[Stored data entries]
:::
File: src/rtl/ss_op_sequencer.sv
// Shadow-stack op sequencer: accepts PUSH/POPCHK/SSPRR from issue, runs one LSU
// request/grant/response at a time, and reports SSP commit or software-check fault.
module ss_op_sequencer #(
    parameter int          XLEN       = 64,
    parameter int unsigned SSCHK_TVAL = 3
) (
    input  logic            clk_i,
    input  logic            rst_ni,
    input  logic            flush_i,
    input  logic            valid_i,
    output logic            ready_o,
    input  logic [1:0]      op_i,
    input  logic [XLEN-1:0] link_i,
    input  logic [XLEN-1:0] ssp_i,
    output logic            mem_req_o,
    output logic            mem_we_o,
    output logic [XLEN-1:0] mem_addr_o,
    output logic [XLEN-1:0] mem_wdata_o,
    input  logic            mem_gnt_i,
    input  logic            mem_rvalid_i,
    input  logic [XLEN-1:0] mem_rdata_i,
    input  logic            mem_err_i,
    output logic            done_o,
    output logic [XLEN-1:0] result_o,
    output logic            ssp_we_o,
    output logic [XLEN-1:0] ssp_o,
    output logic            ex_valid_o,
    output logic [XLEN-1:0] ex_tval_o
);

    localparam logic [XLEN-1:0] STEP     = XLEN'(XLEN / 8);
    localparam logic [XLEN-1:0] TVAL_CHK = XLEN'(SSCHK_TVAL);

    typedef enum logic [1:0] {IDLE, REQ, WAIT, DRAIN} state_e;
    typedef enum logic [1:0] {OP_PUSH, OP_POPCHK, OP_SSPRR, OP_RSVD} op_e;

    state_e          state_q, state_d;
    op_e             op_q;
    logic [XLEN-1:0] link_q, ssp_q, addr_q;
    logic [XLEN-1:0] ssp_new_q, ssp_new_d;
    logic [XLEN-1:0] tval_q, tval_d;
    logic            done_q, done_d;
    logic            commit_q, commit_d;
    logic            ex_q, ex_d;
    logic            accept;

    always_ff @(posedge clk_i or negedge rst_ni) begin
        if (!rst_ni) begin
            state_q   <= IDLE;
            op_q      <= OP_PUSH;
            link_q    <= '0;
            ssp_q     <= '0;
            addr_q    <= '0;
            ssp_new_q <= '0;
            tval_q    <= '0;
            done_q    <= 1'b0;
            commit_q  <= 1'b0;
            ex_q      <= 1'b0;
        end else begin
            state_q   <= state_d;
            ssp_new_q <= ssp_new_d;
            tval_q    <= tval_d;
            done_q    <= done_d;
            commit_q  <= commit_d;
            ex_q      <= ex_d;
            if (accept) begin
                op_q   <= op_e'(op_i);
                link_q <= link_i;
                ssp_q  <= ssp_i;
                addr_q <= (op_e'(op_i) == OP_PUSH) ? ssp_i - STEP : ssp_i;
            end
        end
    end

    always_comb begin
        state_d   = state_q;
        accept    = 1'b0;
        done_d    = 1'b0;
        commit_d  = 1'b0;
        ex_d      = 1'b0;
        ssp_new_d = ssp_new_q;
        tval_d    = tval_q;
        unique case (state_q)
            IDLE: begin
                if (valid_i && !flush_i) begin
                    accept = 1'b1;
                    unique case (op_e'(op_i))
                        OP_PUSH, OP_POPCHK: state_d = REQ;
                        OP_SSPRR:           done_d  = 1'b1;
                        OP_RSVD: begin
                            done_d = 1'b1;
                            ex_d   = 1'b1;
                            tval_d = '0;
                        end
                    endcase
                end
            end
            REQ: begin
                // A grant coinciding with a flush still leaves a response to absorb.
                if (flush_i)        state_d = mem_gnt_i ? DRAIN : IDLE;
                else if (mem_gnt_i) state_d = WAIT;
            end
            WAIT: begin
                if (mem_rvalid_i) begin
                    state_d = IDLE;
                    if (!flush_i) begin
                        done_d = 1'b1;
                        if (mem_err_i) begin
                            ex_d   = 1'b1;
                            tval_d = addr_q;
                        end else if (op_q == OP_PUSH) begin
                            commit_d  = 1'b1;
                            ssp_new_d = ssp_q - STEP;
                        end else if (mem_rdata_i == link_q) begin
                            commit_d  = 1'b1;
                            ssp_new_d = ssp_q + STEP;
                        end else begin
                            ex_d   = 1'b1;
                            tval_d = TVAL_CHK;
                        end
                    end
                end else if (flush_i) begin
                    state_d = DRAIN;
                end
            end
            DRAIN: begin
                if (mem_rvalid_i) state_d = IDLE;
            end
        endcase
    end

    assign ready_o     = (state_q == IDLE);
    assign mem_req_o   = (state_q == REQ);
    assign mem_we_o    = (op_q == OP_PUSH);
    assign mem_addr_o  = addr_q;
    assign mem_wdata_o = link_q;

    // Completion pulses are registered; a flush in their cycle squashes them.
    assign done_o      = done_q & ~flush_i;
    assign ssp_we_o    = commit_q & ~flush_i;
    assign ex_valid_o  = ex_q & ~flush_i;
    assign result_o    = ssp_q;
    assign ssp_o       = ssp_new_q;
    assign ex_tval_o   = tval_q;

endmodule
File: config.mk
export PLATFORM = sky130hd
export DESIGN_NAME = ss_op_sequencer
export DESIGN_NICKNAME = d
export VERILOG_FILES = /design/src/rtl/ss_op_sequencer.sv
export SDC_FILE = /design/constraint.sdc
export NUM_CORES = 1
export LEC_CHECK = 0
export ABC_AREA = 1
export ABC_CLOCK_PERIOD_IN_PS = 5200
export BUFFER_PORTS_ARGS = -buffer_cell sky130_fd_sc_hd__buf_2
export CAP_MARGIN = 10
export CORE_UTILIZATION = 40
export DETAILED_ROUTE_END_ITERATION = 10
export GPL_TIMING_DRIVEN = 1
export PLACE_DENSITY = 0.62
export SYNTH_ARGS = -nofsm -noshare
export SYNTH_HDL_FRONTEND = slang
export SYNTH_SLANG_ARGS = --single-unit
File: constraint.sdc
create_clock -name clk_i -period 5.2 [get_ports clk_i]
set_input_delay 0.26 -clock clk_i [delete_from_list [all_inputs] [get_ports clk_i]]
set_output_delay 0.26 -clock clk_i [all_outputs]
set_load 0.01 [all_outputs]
:::
• **What is being asked**:
Scan the entries for lines with the string "grant". Report only how many there are.

• **Solution to this problem**:
2